INFORMATION GIVEN –
::::

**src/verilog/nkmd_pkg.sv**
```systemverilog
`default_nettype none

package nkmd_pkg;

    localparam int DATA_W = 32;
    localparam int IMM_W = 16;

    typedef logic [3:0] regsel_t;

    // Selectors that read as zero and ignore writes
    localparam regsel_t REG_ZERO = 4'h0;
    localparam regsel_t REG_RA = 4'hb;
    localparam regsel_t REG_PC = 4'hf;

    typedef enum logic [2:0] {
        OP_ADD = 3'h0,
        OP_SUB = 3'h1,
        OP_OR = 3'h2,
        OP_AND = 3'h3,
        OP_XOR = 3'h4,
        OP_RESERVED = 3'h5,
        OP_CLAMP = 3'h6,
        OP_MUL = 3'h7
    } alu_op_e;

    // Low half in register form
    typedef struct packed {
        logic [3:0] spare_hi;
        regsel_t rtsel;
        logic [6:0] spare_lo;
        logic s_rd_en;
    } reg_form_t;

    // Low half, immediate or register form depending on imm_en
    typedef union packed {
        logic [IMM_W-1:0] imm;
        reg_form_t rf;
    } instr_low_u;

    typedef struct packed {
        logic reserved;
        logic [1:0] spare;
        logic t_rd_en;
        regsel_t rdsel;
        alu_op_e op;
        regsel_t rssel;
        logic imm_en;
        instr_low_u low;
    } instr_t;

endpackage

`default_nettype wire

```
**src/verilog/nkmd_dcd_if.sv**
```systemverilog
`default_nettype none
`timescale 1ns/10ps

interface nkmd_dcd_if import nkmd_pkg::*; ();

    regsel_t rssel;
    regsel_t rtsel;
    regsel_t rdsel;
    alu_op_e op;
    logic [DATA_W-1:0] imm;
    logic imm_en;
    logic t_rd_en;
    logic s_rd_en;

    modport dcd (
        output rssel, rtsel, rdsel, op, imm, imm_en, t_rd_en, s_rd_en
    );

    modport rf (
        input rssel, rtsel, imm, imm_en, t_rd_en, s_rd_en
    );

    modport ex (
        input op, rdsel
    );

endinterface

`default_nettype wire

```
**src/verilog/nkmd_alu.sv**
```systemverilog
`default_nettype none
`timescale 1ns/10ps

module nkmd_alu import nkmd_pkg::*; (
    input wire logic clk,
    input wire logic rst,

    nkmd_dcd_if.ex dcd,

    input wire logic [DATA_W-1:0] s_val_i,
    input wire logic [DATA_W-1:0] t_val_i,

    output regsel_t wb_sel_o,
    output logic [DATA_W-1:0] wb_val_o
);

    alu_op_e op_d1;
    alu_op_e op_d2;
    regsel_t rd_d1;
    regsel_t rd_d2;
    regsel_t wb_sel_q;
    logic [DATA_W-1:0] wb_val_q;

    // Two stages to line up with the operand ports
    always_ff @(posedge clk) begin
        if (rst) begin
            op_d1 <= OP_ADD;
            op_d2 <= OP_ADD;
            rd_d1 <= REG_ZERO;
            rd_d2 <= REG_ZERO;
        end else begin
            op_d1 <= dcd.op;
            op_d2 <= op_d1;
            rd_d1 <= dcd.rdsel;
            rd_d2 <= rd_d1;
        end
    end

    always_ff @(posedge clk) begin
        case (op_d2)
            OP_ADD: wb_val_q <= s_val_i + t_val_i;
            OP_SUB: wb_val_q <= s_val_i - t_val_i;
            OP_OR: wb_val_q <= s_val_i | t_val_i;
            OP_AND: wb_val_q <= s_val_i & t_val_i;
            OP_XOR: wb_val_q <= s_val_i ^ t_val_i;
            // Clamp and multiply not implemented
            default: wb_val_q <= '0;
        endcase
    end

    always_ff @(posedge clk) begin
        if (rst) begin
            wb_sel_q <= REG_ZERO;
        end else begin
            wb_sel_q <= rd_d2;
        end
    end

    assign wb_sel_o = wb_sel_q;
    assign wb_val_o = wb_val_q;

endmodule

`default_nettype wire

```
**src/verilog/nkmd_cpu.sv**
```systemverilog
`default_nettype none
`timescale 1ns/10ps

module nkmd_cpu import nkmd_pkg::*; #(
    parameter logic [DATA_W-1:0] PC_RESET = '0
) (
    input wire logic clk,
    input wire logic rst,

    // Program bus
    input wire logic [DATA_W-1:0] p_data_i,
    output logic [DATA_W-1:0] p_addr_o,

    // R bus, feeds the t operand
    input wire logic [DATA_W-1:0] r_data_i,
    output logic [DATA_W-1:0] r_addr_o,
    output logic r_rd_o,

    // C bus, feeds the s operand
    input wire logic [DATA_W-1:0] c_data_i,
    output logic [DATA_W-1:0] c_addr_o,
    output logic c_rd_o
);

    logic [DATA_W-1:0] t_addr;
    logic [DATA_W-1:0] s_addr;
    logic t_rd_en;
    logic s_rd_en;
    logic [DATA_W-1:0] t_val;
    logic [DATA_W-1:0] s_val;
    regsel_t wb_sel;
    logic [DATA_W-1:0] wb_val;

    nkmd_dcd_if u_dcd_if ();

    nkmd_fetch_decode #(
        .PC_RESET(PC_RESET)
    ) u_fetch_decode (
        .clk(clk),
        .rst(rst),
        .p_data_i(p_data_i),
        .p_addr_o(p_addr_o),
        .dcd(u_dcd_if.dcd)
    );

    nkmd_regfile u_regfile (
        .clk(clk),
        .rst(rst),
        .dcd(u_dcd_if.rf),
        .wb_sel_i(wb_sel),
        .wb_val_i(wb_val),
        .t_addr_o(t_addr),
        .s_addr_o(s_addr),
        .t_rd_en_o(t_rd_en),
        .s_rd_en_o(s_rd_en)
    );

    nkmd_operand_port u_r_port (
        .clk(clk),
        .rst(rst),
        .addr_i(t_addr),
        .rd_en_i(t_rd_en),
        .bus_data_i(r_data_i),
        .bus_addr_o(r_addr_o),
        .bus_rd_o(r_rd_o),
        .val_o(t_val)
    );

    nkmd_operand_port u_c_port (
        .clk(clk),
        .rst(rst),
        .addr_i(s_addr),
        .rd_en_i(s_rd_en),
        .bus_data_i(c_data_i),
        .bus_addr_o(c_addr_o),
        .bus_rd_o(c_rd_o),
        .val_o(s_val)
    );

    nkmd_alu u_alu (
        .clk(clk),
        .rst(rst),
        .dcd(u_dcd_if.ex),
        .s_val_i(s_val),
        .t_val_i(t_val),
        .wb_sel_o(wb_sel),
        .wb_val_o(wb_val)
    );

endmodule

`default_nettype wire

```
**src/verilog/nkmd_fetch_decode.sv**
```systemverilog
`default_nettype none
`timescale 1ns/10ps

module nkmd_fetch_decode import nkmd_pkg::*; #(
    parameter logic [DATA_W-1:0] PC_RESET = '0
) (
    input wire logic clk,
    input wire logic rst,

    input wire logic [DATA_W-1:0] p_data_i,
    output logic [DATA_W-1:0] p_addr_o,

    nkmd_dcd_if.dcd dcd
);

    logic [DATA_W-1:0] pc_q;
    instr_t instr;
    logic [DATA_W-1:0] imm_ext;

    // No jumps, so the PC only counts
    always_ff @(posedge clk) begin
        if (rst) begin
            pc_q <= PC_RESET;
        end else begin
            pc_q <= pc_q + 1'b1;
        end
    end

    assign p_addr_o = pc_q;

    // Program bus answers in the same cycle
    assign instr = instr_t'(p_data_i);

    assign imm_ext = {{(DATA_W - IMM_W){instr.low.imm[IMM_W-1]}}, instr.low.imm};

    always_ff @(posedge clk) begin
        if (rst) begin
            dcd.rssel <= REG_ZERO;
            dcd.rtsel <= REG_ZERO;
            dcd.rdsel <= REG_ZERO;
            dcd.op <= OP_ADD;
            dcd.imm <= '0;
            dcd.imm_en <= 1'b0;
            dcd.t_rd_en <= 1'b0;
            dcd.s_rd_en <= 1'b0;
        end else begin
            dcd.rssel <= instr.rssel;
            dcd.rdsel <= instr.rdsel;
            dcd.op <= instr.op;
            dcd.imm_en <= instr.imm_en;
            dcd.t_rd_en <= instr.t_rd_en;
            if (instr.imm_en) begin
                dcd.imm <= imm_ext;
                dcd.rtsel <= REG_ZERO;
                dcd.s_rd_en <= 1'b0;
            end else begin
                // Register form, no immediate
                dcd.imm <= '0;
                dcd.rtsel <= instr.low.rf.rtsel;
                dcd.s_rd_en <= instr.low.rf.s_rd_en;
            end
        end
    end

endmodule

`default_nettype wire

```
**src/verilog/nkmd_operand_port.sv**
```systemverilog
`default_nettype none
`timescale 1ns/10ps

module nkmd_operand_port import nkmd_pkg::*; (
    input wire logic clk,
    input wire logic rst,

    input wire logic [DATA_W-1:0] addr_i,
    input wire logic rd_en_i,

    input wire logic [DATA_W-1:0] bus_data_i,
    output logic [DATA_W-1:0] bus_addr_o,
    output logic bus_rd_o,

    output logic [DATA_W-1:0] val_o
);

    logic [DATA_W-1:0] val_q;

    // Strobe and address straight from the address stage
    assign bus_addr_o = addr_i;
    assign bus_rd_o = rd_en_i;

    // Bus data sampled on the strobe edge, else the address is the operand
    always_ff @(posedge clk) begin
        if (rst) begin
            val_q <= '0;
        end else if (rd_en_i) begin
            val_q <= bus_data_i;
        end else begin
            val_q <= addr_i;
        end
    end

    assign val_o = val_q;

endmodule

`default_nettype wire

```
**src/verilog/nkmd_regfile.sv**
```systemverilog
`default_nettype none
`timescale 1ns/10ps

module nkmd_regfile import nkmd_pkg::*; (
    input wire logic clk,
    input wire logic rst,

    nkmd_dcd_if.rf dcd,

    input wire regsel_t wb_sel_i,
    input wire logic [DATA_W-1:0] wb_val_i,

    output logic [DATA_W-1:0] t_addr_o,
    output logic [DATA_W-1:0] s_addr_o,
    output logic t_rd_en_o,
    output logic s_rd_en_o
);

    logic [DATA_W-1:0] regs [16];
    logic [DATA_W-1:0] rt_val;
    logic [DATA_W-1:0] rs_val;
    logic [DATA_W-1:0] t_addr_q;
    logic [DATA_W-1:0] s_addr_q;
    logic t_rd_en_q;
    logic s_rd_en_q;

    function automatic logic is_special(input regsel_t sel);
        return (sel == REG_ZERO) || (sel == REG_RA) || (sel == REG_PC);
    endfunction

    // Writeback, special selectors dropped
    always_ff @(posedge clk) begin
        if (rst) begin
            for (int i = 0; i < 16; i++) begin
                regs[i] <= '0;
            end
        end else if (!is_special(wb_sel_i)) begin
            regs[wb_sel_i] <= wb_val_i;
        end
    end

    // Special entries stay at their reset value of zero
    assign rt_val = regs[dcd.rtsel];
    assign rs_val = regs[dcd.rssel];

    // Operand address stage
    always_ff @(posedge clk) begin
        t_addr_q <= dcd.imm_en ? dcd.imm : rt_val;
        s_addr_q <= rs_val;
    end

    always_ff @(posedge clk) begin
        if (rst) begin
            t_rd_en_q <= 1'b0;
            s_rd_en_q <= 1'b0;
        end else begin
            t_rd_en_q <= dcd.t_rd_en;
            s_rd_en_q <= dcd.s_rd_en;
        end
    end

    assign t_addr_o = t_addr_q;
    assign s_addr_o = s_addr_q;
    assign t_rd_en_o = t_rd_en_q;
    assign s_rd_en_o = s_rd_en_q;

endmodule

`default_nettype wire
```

::::

PROBLEM DESCRIPTION – Out of the records above, pull each line containing the word "address".

RESPONSE TO THE EXERCISE –
    // Strobe and address straight from the address stage
    // Bus data sampled on the strobe edge, else the address is the operand
    // Operand address stage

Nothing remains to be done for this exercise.